Alckmin avalia que atos pró-impeachment foram 'fortes', apesar de perto do Natal

Para governador de São Paulo, manifestação foi 'espontânea, pacífica e fortalece a democracia'; tucano também defendeu suspensão do recesso para análise de processo de afastamento de Dilma

Ricardo Chapola, O Estado de S.Paulo

14 de dezembro de 2015 | 17h57

O governador Geraldo Alckmin (PSDB) disse nesta segunda-feira, 14, que os protestos pelo impeachment da presidente Dilma Rousseff foram "fortes", apesar de terem sido marcados para perto do Natal. 

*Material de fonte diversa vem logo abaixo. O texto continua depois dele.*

**src/rtl/midi_msg_tx_if.sv**
```systemverilog
// Message handshake between the controller logic and the MIDI transmitter.
// One complete MIDI message (status, up to two data bytes, length) per transfer.
interface midi_msg_tx_if;
  logic       msg_valid;
  logic       msg_ready;
  logic [7:0] msg_status;
  logic [6:0] msg_data1;
  logic [6:0] msg_data2;
  logic [1:0] msg_len;

  modport master (output msg_valid, msg_status, msg_data1, msg_data2, msg_len,
                  input  msg_ready);
  modport slave  (input  msg_valid, msg_status, msg_data1, msg_data2, msg_len,
                  output msg_ready);
endinterface

```
**src/rtl/midi_msg_tx.sv**
```systemverilog
// MIDI message transmitter: message FIFO, running-status compression and
// 8N1 UART serialisation onto midi_tx.
module midi_msg_tx #(
  parameter int BAUD_CNT_HALF  = 800,
  parameter int FIFO_DEPTH     = 4,
  parameter int RUNNING_STATUS = 1
) (
  input  logic         clk,
  input  logic         rst,
  midi_msg_tx_if.slave msg,
  output logic         midi_tx,
  output logic         busy
);
  localparam int BIT_CYC = 2 * BAUD_CNT_HALF;
  localparam int CW      = (BIT_CYC > 1) ? $clog2(BIT_CYC) : 1;
  localparam int AW      = $clog2(FIFO_DEPTH);
  localparam logic [CW-1:0] BIT_LAST = CW'(BIT_CYC - 1);
  localparam logic [AW:0]   CNT_FULL = (AW+1)'(FIFO_DEPTH);

  typedef struct packed {
    logic [7:0] status;
    logic [6:0] d1;
    logic [6:0] d2;
    logic [1:0] len;
  } entry_t;

  typedef enum logic [2:0] {IDLE, LOAD, START, DATA, STOP} state_t;

  // ---------------- message FIFO ----------------
  entry_t        mem [FIFO_DEPTH];
  logic [AW-1:0] wptr, rptr;
  logic [AW:0]   count, count_nxt;
  logic          ready_r;
  logic          push, pop;

  assign msg.msg_ready = ready_r;
  assign push = msg.msg_valid && ready_r;

  always_comb begin
    count_nxt = count;
    if (push && !pop)      count_nxt = count + 1'b1;
    else if (pop && !push) count_nxt = count - 1'b1;
  end

  always_ff @(posedge clk) begin
    if (push) mem[wptr] <= '{msg.msg_status, msg.msg_data1, msg.msg_data2, msg.msg_len};
  end

  // ready is derived from the next count so a push can never land on a full FIFO
  always_ff @(posedge clk) begin
    if (rst) begin
      wptr    <= '0;
      rptr    <= '0;
      count   <= '0;
      ready_r <= 1'b1;
    end else begin
      if (push) wptr <= wptr + 1'b1;
      if (pop)  rptr <= rptr + 1'b1;
      count   <= count_nxt;
      ready_r <= (count_nxt != CNT_FULL);
    end
  end

  // ---------------- transmitter ----------------
  state_t          state, state_nxt;
  logic [CW-1:0]   bcnt, bcnt_nxt;
  logic [2:0]      bitn, bitn_nxt;
  logic [1:0]      idx, idx_nxt;
  logic [1:0]      nbytes;
  logic [2:0][7:0] bytes;
  entry_t          w;
  logic [7:0]      rs_val;
  logic            rs_vld;
  logic            tx_nxt;
  logic [7:0]      cur_byte;
  logic            bit_done, more;

  logic            is_chan, is_sys, skip;
  logic [1:0]      load_n;
  logic [2:0][7:0] load_bytes;

  // Byte list for the message in w; bytes[0] goes out first.
  always_comb begin
    is_chan = (w.status < 8'hF0);
    is_sys  = (w.status[7:3] == 5'b11110);
    skip    = (RUNNING_STATUS != 0) && is_chan && rs_vld && (w.status == rs_val);
    if (skip) begin
      load_n     = w.len - 2'd1;
      load_bytes = {8'h00, 1'b0, w.d2, 1'b0, w.d1};
    end else begin
      load_n     = w.len;
      load_bytes = {1'b0, w.d2, 1'b0, w.d1, w.status};
    end
  end

  assign bit_done = (bcnt == BIT_LAST);
  assign more     = ({1'b0, idx} + 3'd1) < {1'b0, nbytes};
  assign busy     = (count != '0) || (state != IDLE);

  always_comb begin
    state_nxt = state;
    bitn_nxt  = bitn;
    idx_nxt   = idx;
    pop       = 1'b0;
    unique case (state)
      IDLE: if (count != '0) begin
        pop       = 1'b1;
        state_nxt = LOAD;
      end
      LOAD: begin
        idx_nxt   = 2'd0;
        state_nxt = (w.len != 2'd0 && load_n != 2'd0) ? START : IDLE;
      end
      START: if (bit_done) begin
        bitn_nxt  = 3'd0;
        state_nxt = DATA;
      end
      DATA: if (bit_done) begin
        if (bitn == 3'd7) state_nxt = STOP;
        else              bitn_nxt  = bitn + 3'd1;
      end
      STOP: if (bit_done) begin
        if (more) begin
          idx_nxt   = idx + 2'd1;
          state_nxt = START;
        end else begin
          state_nxt = IDLE;
        end
      end
      default: state_nxt = IDLE;
    endcase

    // baud counter restarts on every bit boundary, so there is no drift
    if (state == IDLE || state == LOAD || bit_done) bcnt_nxt = '0;
    else                                           bcnt_nxt = bcnt + 1'b1;

    cur_byte = bytes[idx_nxt];
    unique case (state_nxt)
      START:   tx_nxt = 1'b0;
      DATA:    tx_nxt = cur_byte[bitn_nxt];
      default: tx_nxt = 1'b1;
    endcase
  end

  always_ff @(posedge clk) begin
    if (rst) begin
      state   <= IDLE;
      bcnt    <= '0;
      bitn    <= '0;
      idx     <= '0;
      nbytes  <= '0;
      bytes   <= '0;
      w       <= '0;
      rs_val  <= '0;
      rs_vld  <= 1'b0;
      midi_tx <= 1'b1;
    end else begin
      state   <= state_nxt;
      bcnt    <= bcnt_nxt;
      bitn    <= bitn_nxt;
      idx     <= idx_nxt;
      midi_tx <= tx_nxt;
      if (pop) w <= mem[rptr];
      if (state == LOAD && w.len != 2'd0) begin
        bytes  <= load_bytes;
        nbytes <= load_n;
        // real-time statuses leave the running register alone
        if (is_chan && !skip) begin
          rs_val <= w.status;
          rs_vld <= 1'b1;
        end else if (is_sys) begin
          rs_vld <= 1'b0;
        end
      end
    end
  end
endmodule
```
**src/flat_wrapper.sv**
```systemverilog
// flat-port wrapper written by rule: the top's interface ports become plain ports
module midi_msg_tx_flat 
#(
  parameter int BAUD_CNT_HALF  = 800,
  parameter int FIFO_DEPTH     = 4,
  parameter int RUNNING_STATUS = 1
)
  (clk, rst, midi_tx, busy, msg_msg_valid, msg_msg_status, msg_msg_data1, msg_msg_data2, msg_msg_len, msg_msg_ready);
  midi_msg_tx_if msg_i ();
  input  logic clk;
  input  logic rst;
  output logic midi_tx;
  output logic busy;
  input wire logic [$bits(msg_i.msg_valid)-1:0] msg_msg_valid;
  input wire logic [$bits(msg_i.msg_status)-1:0] msg_msg_status;
  input wire logic [$bits(msg_i.msg_data1)-1:0] msg_msg_data1;
  input wire logic [$bits(msg_i.msg_data2)-1:0] msg_msg_data2;
  input wire logic [$bits(msg_i.msg_len)-1:0] msg_msg_len;
  output wire logic [$bits(msg_i.msg_ready)-1:0] msg_msg_ready;
  assign msg_i.msg_valid = msg_msg_valid;
  assign msg_i.msg_status = msg_msg_status;
  assign msg_i.msg_data1 = msg_msg_data1;
  assign msg_i.msg_data2 = msg_msg_data2;
  assign msg_i.msg_len = msg_msg_len;
  assign msg_msg_ready = msg_i.msg_ready;
  midi_msg_tx #(.BAUD_CNT_HALF(BAUD_CNT_HALF), .FIFO_DEPTH(FIFO_DEPTH), .RUNNING_STATUS(RUNNING_STATUS)) u_core (.clk(clk), .rst(rst), .msg(msg_i), .midi_tx(midi_tx), .busy(busy));
endmodule
```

"A manifestação foi forte, espontânea, pacífica. Só fortalece a democracia. Agora, fazer manifestação a uma semana do Natal é querer demais", afirmou Alckmin depois de ter sido entrevistado pelo presidente da Assembleia Legislativa, Fernando Capez, em um programa de TV da Casa.

"Não dá para comparar alhos com bugalhos. Comparar (os protestos de) agosto com os de agora, a uma semana do Natal".

Os atos desse domingo pelo impeachment de Dilma foram marcados por uma adesão menor do que os realizados nos meses anteriores. Em São Paulo, o protesto que ocorreu na Avenida Paulista reuniu 30 mil pessoas, segundo a Polícia Militar. No ato de março, a polícia contabilizou 1 milhão de manifestantes.

Recesso. Alckmin também defendeu que o Congresso não entre em recesso parlamentar para agilizar a análise do processo de impeachment de Dilma. A posição do governador contraria a do PSDB, que apoia o recesso para ter mais tempo para conseguir dar mais corpo à ala pró-impeachment no Congresso.

"O ideal era não ter recesso. Se há uma situação dessa gravidade é bom resolver logo, seja de um lado, seja de outro", afirmou. "Isso paralisa a economia, porque gera dificuldade".

Questionado sobre sua posição ser diferente da do PSDB, o tucano respondeu: "O que tem que fazer é fazer o correto. É decidir rapidamente. A pior coisa é arrastar esse processo com suas consequências políticas e econômicas".